Ubiquity of Bacteriophages
I’m hitting a milestone today; it’s the 100th posting here on YCPMicro! I found an interesting, and topical article via Science Daily. It summarizes this article from PLOSone, an online journal at the National Institutes of Health. Freshmen undergraduate students at Washington University in St. Louis can take a fascinating course in Biotechnology. In the Fall semester, students isolate novel bacteriophages from the soil in the region, the genetic sequence of the phages are determined during Winter break, and in the Spring semester the student analyze the genomes of their “pet” phages. Students get naming rights to their phage, which has resulted in these classic names: Angelica, Uncle Howie, Corndog, Fruitloop, Tweety, Predator, and Gumball.
Bacteriophages are likely the most common biological entities on the planet, with an estimated 1031 virus particles contributing to 1023 infections every second. To put that into perspective, there are roughly that number of atoms in 6 gram hunk of charcoal. That’s a lot of phages to find!
The students used the bacterium Mycobacterium smegmatis, which is related to the acid-fast organisms responsible for tuberculosis, but doesn’t cause human disease. Soil samples were brought into the lab, and bacteriophages were isolated using the plaque forming assay. As we have learned in lecture, bacteriophage infection can lead to rapid destruction of the bacterial host as the enzymes and ribosomes of the bacterium make new phage particles. This process leads to lysis of the bacterial host, and release of new phages, which then go on to infect neighboring bacteria, beginning the cycle all over again. The cycle of infection and lysis will go on until the phages run out of bacteria that they can infect.

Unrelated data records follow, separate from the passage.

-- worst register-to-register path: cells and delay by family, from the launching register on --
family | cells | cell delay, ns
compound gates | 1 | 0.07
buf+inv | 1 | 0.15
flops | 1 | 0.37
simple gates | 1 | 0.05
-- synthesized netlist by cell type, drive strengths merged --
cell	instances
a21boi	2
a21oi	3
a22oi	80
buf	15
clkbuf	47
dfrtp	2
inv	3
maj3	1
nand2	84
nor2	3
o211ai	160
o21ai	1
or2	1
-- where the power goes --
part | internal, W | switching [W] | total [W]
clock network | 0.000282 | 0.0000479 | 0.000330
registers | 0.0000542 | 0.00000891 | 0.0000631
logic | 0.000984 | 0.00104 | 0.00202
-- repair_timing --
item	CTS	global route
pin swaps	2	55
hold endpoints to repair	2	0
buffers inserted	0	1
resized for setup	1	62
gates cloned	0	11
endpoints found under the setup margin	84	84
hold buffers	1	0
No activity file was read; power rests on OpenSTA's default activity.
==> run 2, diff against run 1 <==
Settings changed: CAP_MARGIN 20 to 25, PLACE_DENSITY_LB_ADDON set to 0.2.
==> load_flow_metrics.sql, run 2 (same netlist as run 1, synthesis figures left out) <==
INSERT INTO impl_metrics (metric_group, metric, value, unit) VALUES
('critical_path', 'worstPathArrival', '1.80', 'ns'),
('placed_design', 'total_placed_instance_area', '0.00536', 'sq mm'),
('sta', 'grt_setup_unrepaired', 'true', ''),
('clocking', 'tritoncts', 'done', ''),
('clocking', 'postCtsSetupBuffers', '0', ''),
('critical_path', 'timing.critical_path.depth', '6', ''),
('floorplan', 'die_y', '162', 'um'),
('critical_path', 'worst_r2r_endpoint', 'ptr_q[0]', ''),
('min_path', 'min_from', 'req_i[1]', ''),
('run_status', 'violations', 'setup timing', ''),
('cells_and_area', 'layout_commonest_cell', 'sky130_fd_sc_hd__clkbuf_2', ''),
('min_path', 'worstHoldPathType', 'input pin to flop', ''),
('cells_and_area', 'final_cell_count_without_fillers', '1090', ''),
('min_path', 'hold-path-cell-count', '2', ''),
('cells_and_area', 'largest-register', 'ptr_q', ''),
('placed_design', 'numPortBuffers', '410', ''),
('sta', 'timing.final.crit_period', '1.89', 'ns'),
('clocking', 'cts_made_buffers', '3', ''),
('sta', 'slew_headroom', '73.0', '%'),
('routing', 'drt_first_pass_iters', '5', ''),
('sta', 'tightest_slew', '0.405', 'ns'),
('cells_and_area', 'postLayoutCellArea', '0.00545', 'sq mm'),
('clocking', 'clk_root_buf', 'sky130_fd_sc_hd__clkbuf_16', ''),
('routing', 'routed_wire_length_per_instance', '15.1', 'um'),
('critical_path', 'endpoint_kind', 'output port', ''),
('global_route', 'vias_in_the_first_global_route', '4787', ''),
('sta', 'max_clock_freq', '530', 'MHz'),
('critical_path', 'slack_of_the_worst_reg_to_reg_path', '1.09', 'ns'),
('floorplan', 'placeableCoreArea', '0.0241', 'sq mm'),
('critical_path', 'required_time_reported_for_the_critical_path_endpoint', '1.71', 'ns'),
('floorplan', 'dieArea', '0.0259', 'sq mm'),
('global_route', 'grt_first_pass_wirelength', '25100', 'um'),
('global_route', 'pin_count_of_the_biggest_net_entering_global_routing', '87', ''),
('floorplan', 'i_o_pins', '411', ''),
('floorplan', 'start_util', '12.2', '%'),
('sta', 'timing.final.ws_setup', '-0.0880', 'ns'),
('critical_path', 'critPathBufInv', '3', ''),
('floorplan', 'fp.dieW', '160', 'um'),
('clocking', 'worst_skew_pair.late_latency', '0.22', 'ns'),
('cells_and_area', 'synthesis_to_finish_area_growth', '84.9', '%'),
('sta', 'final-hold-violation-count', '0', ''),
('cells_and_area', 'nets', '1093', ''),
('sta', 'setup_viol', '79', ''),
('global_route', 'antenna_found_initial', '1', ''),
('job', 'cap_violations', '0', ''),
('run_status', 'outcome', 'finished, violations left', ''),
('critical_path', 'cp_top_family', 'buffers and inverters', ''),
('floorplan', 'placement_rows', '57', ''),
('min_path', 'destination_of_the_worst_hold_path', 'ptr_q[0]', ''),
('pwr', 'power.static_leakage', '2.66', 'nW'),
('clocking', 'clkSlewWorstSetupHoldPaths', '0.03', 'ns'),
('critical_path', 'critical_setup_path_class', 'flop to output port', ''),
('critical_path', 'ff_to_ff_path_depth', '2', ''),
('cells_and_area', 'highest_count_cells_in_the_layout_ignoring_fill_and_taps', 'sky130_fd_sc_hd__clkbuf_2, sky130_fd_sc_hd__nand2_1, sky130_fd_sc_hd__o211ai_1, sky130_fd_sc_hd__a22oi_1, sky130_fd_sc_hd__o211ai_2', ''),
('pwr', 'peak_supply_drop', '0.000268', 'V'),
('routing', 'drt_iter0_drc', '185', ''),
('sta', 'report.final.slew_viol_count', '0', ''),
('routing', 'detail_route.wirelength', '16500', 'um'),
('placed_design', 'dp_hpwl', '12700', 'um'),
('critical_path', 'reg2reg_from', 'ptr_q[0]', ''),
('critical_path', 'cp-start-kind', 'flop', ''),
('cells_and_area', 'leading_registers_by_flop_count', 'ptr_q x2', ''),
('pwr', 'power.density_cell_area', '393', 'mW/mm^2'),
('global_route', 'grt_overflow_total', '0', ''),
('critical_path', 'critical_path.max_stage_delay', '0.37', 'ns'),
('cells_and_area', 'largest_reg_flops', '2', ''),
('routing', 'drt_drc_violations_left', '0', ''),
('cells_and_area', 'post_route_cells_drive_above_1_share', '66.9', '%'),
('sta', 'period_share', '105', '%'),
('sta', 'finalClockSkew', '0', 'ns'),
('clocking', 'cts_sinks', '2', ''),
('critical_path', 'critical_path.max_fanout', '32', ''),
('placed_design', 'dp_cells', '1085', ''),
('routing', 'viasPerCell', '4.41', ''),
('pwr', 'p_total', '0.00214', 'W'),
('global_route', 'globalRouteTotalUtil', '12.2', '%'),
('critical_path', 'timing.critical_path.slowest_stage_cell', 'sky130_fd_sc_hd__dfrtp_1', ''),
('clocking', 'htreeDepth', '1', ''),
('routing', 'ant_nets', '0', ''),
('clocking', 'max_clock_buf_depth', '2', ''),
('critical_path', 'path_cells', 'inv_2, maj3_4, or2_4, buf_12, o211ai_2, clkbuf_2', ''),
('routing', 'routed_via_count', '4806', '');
--- src/hw/bt656_header_decoder.sv ---
`timescale 1ns/1ns

module bt656_header_decoder
(
   input  logic              clk,
   input  logic              rstn,
   input  logic              enable_i,
   input  bt656_pkg::byte_t  data_i,
   video_timing_if.src       timing_o
);
   import bt656_pkg::*;

   localparam int DLY_LEN = 5;

   // dly_q[0] is the newest byte, dly_q[DLY_LEN-1] is the tap
   byte_t dly_q [DLY_LEN];
   byte_t xy_byte;
   logic  preamble_hit;

   always_ff @(posedge clk)
   begin
      if (!rstn)
      begin
         for (int i = 0; i < DLY_LEN; i++)
         begin
            dly_q[i] <= SYNC_PREAMBLE_00;
         end
      end
      else
      begin
         dly_q[0] <= data_i;
         for (int i = 1; i < DLY_LEN; i++)
         begin
            dly_q[i] <= dly_q[i-1];
         end
      end
   end

   // FF 00 00 in the three stages behind the XY byte
   assign preamble_hit = (dly_q[3] == SYNC_PREAMBLE_FF) &&
                         (dly_q[2] == SYNC_PREAMBLE_00) &&
                         (dly_q[1] == SYNC_PREAMBLE_00);

   assign xy_byte = dly_q[0];

   assign timing_o.hdr_valid = enable_i && preamble_hit;

   // H set means EAV, clear means SAV
   assign timing_o.is_eav = xy_byte[HDR_BIT_H];
   assign timing_o.vblank = xy_byte[HDR_BIT_V];
   assign timing_o.field  = xy_byte[HDR_BIT_F];

   // byte just before the FF when a header is seen
   assign timing_o.tap_byte = dly_q[DLY_LEN-1];

endmodule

This process can be followed using a technique called the plaque assay. If a sample of bacteria is spread onto a plate of nutrient agar and incubated, the bacteria will grow until they form a lawn of bacteria. If a sample of bacteria are mixed with a small number of bacteriophages and then plated onto nutrient agar, those phages will infect single bacterial cells, and initiate the process resulting in lysis of the host and release of many phage progeny. The progeny then initiate the cycle of infection and release. On the macroscopic level, this can be observed by the appearance of clear zones on the bacterial lawn called plaques, which represent areas where phage lysis has destroyed all of the bacteria present. These plaques will continue to slowly grow, until the bacteria reach stationary phase. If this experiment were done in broth culture, the increase in phage progeny can quickly result in complete lysis of all bacteria present. Each plaque on the petri dish represents progeny phage from a single bacteriophage infection, and therefore a single original phage. This process can then be used to count the number of viable virus particles in a mixture.

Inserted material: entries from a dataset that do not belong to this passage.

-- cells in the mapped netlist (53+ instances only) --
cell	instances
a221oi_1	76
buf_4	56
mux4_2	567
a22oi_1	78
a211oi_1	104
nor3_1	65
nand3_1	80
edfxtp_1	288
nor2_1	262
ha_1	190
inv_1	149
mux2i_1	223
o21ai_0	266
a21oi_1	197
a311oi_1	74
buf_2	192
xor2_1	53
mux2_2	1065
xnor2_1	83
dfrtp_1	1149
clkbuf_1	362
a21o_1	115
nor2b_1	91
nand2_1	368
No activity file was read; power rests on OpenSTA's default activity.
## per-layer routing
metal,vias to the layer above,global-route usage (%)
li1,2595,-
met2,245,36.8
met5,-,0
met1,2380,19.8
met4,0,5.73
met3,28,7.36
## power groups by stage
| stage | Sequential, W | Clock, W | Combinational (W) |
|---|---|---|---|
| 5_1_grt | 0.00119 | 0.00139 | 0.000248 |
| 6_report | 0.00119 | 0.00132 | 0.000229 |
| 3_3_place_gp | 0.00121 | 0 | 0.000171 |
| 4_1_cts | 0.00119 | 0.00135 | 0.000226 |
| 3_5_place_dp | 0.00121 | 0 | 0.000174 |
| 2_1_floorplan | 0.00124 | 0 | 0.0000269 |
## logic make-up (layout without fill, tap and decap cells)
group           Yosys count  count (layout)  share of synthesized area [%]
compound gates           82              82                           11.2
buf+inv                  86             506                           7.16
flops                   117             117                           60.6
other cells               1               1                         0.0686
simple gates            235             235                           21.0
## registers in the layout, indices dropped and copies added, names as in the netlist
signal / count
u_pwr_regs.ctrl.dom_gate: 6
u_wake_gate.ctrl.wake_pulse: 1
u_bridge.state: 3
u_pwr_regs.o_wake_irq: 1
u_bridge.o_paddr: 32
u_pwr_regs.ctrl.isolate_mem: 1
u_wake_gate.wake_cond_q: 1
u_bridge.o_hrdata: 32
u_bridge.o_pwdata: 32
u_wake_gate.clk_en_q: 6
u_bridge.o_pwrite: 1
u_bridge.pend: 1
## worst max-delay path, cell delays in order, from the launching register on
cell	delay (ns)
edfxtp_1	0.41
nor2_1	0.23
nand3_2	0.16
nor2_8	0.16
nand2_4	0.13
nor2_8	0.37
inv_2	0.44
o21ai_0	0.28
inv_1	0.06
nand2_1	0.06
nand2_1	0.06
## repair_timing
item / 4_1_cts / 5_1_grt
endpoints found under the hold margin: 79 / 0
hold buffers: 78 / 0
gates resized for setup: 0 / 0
<file path="config.mk">
export PLATFORM = sky130hd
export DESIGN_NAME = ldq
export DESIGN_NICKNAME = d
export VERILOG_FILES = /design/src/logic/ldq_pkg.sv /design/src/logic/ldq.sv /design/src/logic/ldq_credit_return.sv /design/src/logic/ldq_entry.sv /design/src/logic/ldq_ptr.sv
export SDC_FILE = /design/constraint.sdc
export NUM_CORES = 1
export LEC_CHECK = 0
export ABC_AREA = 0
export BUFFER_PORTS_ARGS = -buffer_cell sky130_fd_sc_hd__buf_2
export CELL_PAD_IN_SITES_DETAIL_PLACEMENT = 2
export CELL_PAD_IN_SITES_GLOBAL_PLACEMENT = 2
export CORE_ASPECT_RATIO = 0.9
export CORE_MARGIN = 10
export CORE_UTILIZATION = 39
export CTS_CLUSTER_DIAMETER = 80
export CTS_CLUSTER_SIZE = 12
export DETAILED_ROUTE_END_ITERATION = 10
export PLACE_DENSITY = 0.81
export SYNTH_ARGS = -nofsm -noshare
export SYNTH_HDL_FRONTEND = slang
export SYNTH_SLANG_ARGS = --single-unit
</file>
<file path="constraint.sdc">
create_clock -name i_clk -period 6.6 [get_ports i_clk]
set_input_delay 0.66 -clock i_clk [delete_from_list [all_inputs] [get_ports i_clk]]
set_output_delay 0.66 -clock i_clk [all_outputs]
set_load 0.01 [all_outputs]
</file>
$ cat config.mk
export PLATFORM = sky130hd
export DESIGN_NAME = aib_io_redund_top
export DESIGN_NICKNAME = d
export VERILOG_FILES = /design/src/aib_avmm_pkg.sv /design/src/aib_redund_pkg.sv /design/src/aib_avmm_decode.sv /design/src/aib_io_csr.sv /design/src/aib_avmm_readback.sv /design/src/aib_redund_lane_shift.sv /design/src/aib_io_redund_top.sv
export SDC_FILE = /design/constraint.sdc
export NUM_CORES = 1
export LEC_CHECK = 0
export ABC_AREA = 1
export ABC_CLOCK_PERIOD_IN_PS = 3300
export BUFFER_PORTS_ARGS = -buffer_cell sky130_fd_sc_hd__buf_2
export CORE_ASPECT_RATIO = 0.7
export CORE_UTILIZATION = 45
export DETAILED_ROUTE_END_ITERATION = 10
export PLACE_DENSITY = 0.65
export SLEW_MARGIN = 5
export SYNTH_ARGS = -nofsm -noshare
export SYNTH_HDL_FRONTEND = slang
export SYNTH_HIERARCHICAL = 1
export SYNTH_SLANG_ARGS = --single-unit
$ cat constraint.sdc
create_clock -name clk -period 3.3 [get_ports clk]
set_input_delay 0.66 -clock clk [delete_from_list [all_inputs] [get_ports clk]]
set_output_delay 0.66 -clock clk [all_outputs]
set_load 0.005 [all_outputs]
$ cat src/aib_avmm_pkg.sv
/*
 * Register bus definitions for the I/O redundancy block.
 * Addresses are half-word addresses on a 16-bit port with two byte enables.
 * Byte enable bit 0 always selects data bits 7:0, in both halves.
 */
`default_nettype none

package aib_avmm_pkg;

   localparam int AVMM_ADDR_W = 7;
   localparam int AVMM_DATA_W = 16;

   // Redundancy word map, low and high halves
   localparam logic [AVMM_ADDR_W-1:0] ADDR_REDUND_0_LO = 7'h20;
   localparam logic [AVMM_ADDR_W-1:0] ADDR_REDUND_0_HI = 7'h22;
   localparam logic [AVMM_ADDR_W-1:0] ADDR_REDUND_1_LO = 7'h24;
   localparam logic [AVMM_ADDR_W-1:0] ADDR_REDUND_1_HI = 7'h26;
   localparam logic [AVMM_ADDR_W-1:0] ADDR_REDUND_2_LO = 7'h28;
   localparam logic [AVMM_ADDR_W-1:0] ADDR_REDUND_2_HI = 7'h2a;
   localparam logic [AVMM_ADDR_W-1:0] ADDR_REDUND_3_LO = 7'h1c;
   localparam logic [AVMM_ADDR_W-1:0] ADDR_REDUND_3_HI = 7'h1e;

   // Raw request as seen on the port
   typedef struct packed {
      logic                   read;
      logic                   write;
      logic [AVMM_ADDR_W-1:0] address;
      logic [1:0]             byteenable;
      logic [AVMM_DATA_W-1:0] writedata;
   } avmm_req_t;

   // Decoded register write
   typedef struct packed {
      logic                   write;
      logic [1:0]             word_sel;
      logic                   hi_half;
      logic [1:0]             byte_en;
      logic [AVMM_DATA_W-1:0] data;
   } csr_wr_t;

   // Decoded register read, hit is clear for unmapped addresses
   typedef struct packed {
      logic       read;
      logic       hit;
      logic [1:0] word_sel;
      logic       hi_half;
   } csr_rd_t;

endpackage

`default_nettype wire

$ cat src/aib_redund_pkg.sv
/*
 * Lane redundancy definitions: 32 data lanes on 33 pads, one pad spare.
 * Each redundancy word is read per lane by the shifter and per half by the bus.
 */
`default_nettype none

package aib_redund_pkg;

   localparam int NUM_LANES = 32;
   // One spare pad above the top lane
   localparam int NUM_PADS  = NUM_LANES + 1;

   typedef struct packed {
      logic [NUM_LANES/2-1:0] hi;
      logic [NUM_LANES/2-1:0] lo;
   } redund_half_t;

   // Same 32 bits, seen as lane bits or as two bus halves
   typedef union packed {
      logic [NUM_LANES-1:0] lanes;
      redund_half_t         half;
   } redund_word_u;

   // Field order follows the register words
   //   tx_shift  redund_0
   //   rx_shift  redund_1
   //   rx_mask   redund_2
   //   tx_mask   redund_3
   typedef struct packed {
      redund_word_u tx_shift;
      redund_word_u rx_shift;
      redund_word_u rx_mask;
      redund_word_u tx_mask;
   } redund_cfg_t;

endpackage

`default_nettype wire

$ cat src/aib_avmm_decode.sv
/*
 * Combinational address decode of one bus request.
 * Unmapped writes are dropped, unmapped reads still complete as a miss.
 */
`timescale 1ns/1ps
`default_nettype none

module aib_avmm_decode
   import aib_avmm_pkg::*;
(
   input  logic      clk,
   input  logic      reset_n,
   input  avmm_req_t req,
   output csr_wr_t   wr,
   output csr_rd_t   rd
);

   logic       hit;
   logic [1:0] word_sel;
   logic       hi_half;

   always_comb begin
      hit      = 1'b1;
      word_sel = 2'd0;
      hi_half  = 1'b0;
      case (req.address)
         ADDR_REDUND_0_LO: word_sel = 2'd0;
         ADDR_REDUND_0_HI: begin
            word_sel = 2'd0;
            hi_half  = 1'b1;
         end
         ADDR_REDUND_1_LO: word_sel = 2'd1;
         ADDR_REDUND_1_HI: begin
            word_sel = 2'd1;
            hi_half  = 1'b1;
         end
         ADDR_REDUND_2_LO: word_sel = 2'd2;
         ADDR_REDUND_2_HI: begin
            word_sel = 2'd2;
            hi_half  = 1'b1;
         end
         ADDR_REDUND_3_LO: word_sel = 2'd3;
         ADDR_REDUND_3_HI: begin
            word_sel = 2'd3;
            hi_half  = 1'b1;
         end
         default:          hit = 1'b0;
      endcase
   end

   assign wr = '{write: req.write & hit, word_sel: word_sel, hi_half: hi_half,
                 byte_en: req.byteenable, data: req.writedata};

   assign rd = '{read: req.read, hit: hit, word_sel: word_sel, hi_half: hi_half};

   // The master issues one access per cycle
   a_no_rd_wr_overlap: assert property (@(posedge clk) disable iff (!reset_n)
      !(req.read && req.write));

endmodule

`default_nettype wire

$ cat src/aib_io_csr.sv
/*
 * Four 32-bit redundancy words written a byte at a time over the 16-bit bus.
 * A write shows on cfg one cycle after the write strobe. Reset clears all
 * words, which gives a straight-through lane mapping.
 */
`timescale 1ns/1ps
`default_nettype none

module aib_io_csr
   import aib_avmm_pkg::*;
   import aib_redund_pkg::*;
(
   input  logic        clk,
   input  logic        reset_n,
   input  csr_wr_t     wr,
   output redund_cfg_t cfg
);

   redund_word_u [3:0]     words;
   logic [AVMM_DATA_W-1:0] half_old;
   logic [AVMM_DATA_W-1:0] half_new;

   // Merge enabled bytes into the addressed half
   always_comb begin
      if (wr.hi_half) begin
         half_old = words[wr.word_sel].half.hi;
      end else begin
         half_old = words[wr.word_sel].half.lo;
      end
      half_new[7:0]  = wr.byte_en[0] ? wr.data[7:0]  : half_old[7:0];
      half_new[15:8] = wr.byte_en[1] ? wr.data[15:8] : half_old[15:8];
   end

   always_ff @(posedge clk) begin
      if (!reset_n) begin
         words <= '0;
      end else if (wr.write) begin
         if (wr.hi_half) begin
            words[wr.word_sel].half.hi <= half_new;
         end else begin
            words[wr.word_sel].half.lo <= half_new;
         end
      end
   end

   // Word index follows the redund_N numbering
   assign cfg.tx_shift = words[0];
   assign cfg.rx_shift = words[1];
   assign cfg.rx_mask  = words[2];
   assign cfg.tx_mask  = words[3];

   // Decoder must never hand over a write with an undefined target word
   a_word_sel_known: assert property (@(posedge clk) disable iff (!reset_n)
      wr.write |-> !$isunknown(wr.word_sel));

endmodule

`default_nettype wire

$ cat src/aib_avmm_readback.sv
/*
 * Read data return stage. Data and valid come one cycle after read.
 * readdata holds its last value between reads; a miss returns zero.
 */
`timescale 1ns/1ps
`default_nettype none

module aib_avmm_readback
   import aib_avmm_pkg::*;
   import aib_redund_pkg::*;
(
   input  logic                   clk,
   input  logic                   reset_n,
   input  csr_rd_t                rd,
   input  redund_cfg_t            cfg,
   output logic [AVMM_DATA_W-1:0] readdata,
   output logic                   readdatavalid
);

   redund_word_u           sel_word;
   logic [AVMM_DATA_W-1:0] rdata_next;

   always_comb begin
      case (rd.word_sel)
         2'd0:    sel_word = cfg.tx_shift;
         2'd1:    sel_word = cfg.rx_shift;
         2'd2:    sel_word = cfg.rx_mask;
         default: sel_word = cfg.tx_mask;
      endcase
      if (!rd.hit) begin
         rdata_next = '0;
      end else if (rd.hi_half) begin
         rdata_next = sel_word.half.hi;
      end else begin
         rdata_next = sel_word.half.lo;
      end
   end

   always_ff @(posedge clk) begin
      if (!reset_n) begin
         readdata      <= '0;
         readdatavalid <= 1'b0;
      end else begin
         readdatavalid <= rd.read;
         if (rd.read) begin
            readdata <= rdata_next;
         end
      end
   end

endmodule

`default_nettype wire

$ cat src/aib_redund_lane_shift.sv
/*
 * Steers 32 lanes around one failed pad on a 33-pad bus, both directions.
 * Each direction is registered, so outputs lag their inputs by one cycle.
 * A valid shift vector is a contiguous run of ones ending at bit 31.
 */
`timescale 1ns/1ps
`default_nettype none

module aib_redund_lane_shift
   import aib_redund_pkg::*;
(
   input  logic                 clk,
   input  logic                 reset_n,
   input  redund_cfg_t          cfg,
   input  logic [NUM_LANES-1:0] tx_lanes,
   output logic [NUM_PADS-1:0]  tx_pads,
   input  logic [NUM_PADS-1:0]  rx_pads,
   output logic [NUM_LANES-1:0] rx_lanes
);

   logic [NUM_LANES-1:0] tx_eff;
   logic [NUM_PADS-1:0]  tx_next;
   logic [NUM_LANES-1:0] rx_next;

   // Transmit: masked lanes drive zero, shifted lanes move up one pad
   always_comb begin
      tx_eff     = tx_lanes & ~cfg.tx_mask.lanes;
      tx_next[0] = tx_eff[0];
      for (int i = 1; i < NUM_LANES; i++) begin
         if (cfg.tx_shift.lanes[i-1]) begin
            tx_next[i] = tx_eff[i-1];
         end else begin
            tx_next[i] = tx_eff[i];
         end
      end
      // Spare pad only carries the top lane when it is shifted
      tx_next[NUM_PADS-1] = cfg.tx_shift.lanes[NUM_LANES-1] & tx_eff[NUM_LANES-1];
   end

   // Receive: a shifted lane picks up the pad above it
   always_comb begin
      for (int j = 0; j < NUM_LANES; j++) begin
         if (cfg.rx_mask.lanes[j]) begin
            rx_next[j] = 1'b0;
         end else if (cfg.rx_shift.lanes[j]) begin
            rx_next[j] = rx_pads[j+1];
         end else begin
            rx_next[j] = rx_pads[j];
         end
      end
   end

   always_ff @(posedge clk) begin
      if (!reset_n) begin
         tx_pads  <= '0;
         rx_lanes <= '0;
      end else begin
         tx_pads  <= tx_next;
         rx_lanes <= rx_next;
      end
   end

   // A set bit under a clear bit means the run does not reach bit 31.
   // Half-word programming passes through such states, so only warn
   a_tx_shift_contiguous: assert property (@(posedge clk) disable iff (!reset_n)
      (cfg.tx_shift.lanes[NUM_LANES-2:0] & ~cfg.tx_shift.lanes[NUM_LANES-1:1]) == '0)
      else $warning("tx_shift is not a contiguous run ending at the top lane: %h",
                    cfg.tx_shift.lanes);

endmodule

`default_nettype wire

$ cat src/aib_io_redund_top.sv
/*
 * I/O redundancy block: register port plus lane shifter.
 * No wait-request or bursts; every access completes, reads after one cycle.
 */
`timescale 1ns/1ps
`default_nettype none

module aib_io_redund_top
   import aib_avmm_pkg::*;
   import aib_redund_pkg::*;
(
   input  logic                   clk,
   input  logic                   reset_n,
   // Register bus
   input  logic                   read,
   input  logic                   write,
   input  logic [AVMM_ADDR_W-1:0] address,
   input  logic [1:0]             byteenable,
   input  logic [AVMM_DATA_W-1:0] writedata,
   output logic [AVMM_DATA_W-1:0] readdata,
   output logic                   readdatavalid,
   // Data path
   input  logic [NUM_LANES-1:0]   tx_lanes,
   output logic [NUM_PADS-1:0]    tx_pads,
   input  logic [NUM_PADS-1:0]    rx_pads,
   output logic [NUM_LANES-1:0]   rx_lanes
);

   avmm_req_t   req;
   csr_wr_t     wr;
   csr_rd_t     rd;
   redund_cfg_t cfg;

   assign req = '{read: read, write: write, address: address,
                  byteenable: byteenable, writedata: writedata};

   aib_avmm_decode i_decode (
      .clk     (clk),
      .reset_n (reset_n),
      .req     (req),
      .wr      (wr),
      .rd      (rd)
   );

   aib_io_csr i_csr (
      .clk     (clk),
      .reset_n (reset_n),
      .wr      (wr),
      .cfg     (cfg)
   );

   aib_avmm_readback i_readback (
      .clk           (clk),
      .reset_n       (reset_n),
      .rd            (rd),
      .cfg           (cfg),
      .readdata      (readdata),
      .readdatavalid (readdatavalid)
   );

   aib_redund_lane_shift i_lane_shift (
      .clk      (clk),
      .reset_n  (reset_n),
      .cfg      (cfg),
      .tx_lanes (tx_lanes),
      .tx_pads  (tx_pads),
      .rx_pads  (rx_pads),
      .rx_lanes (rx_lanes)
   );

endmodule

`default_nettype wire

So back to the PLOSone article linked above. If you click through to the link, you’ll notice that there is an impressive list of authors for that article. Most of those authors (with the exception of about a half dozen names there) are undergraduate students who worked on that project. Genetic analysis indicates that there is a huge amount of diversity in the phages that infect Mycobacteria, and that the majority of them were essentially undescribed by science to date. Two take-home messages from this posting: first, there is an incredible amount of biological diversity everywhere we look, and second, undergraduate research is an important part of the scientific process.
BONUS: List what you would name your phage, and why you would call it that!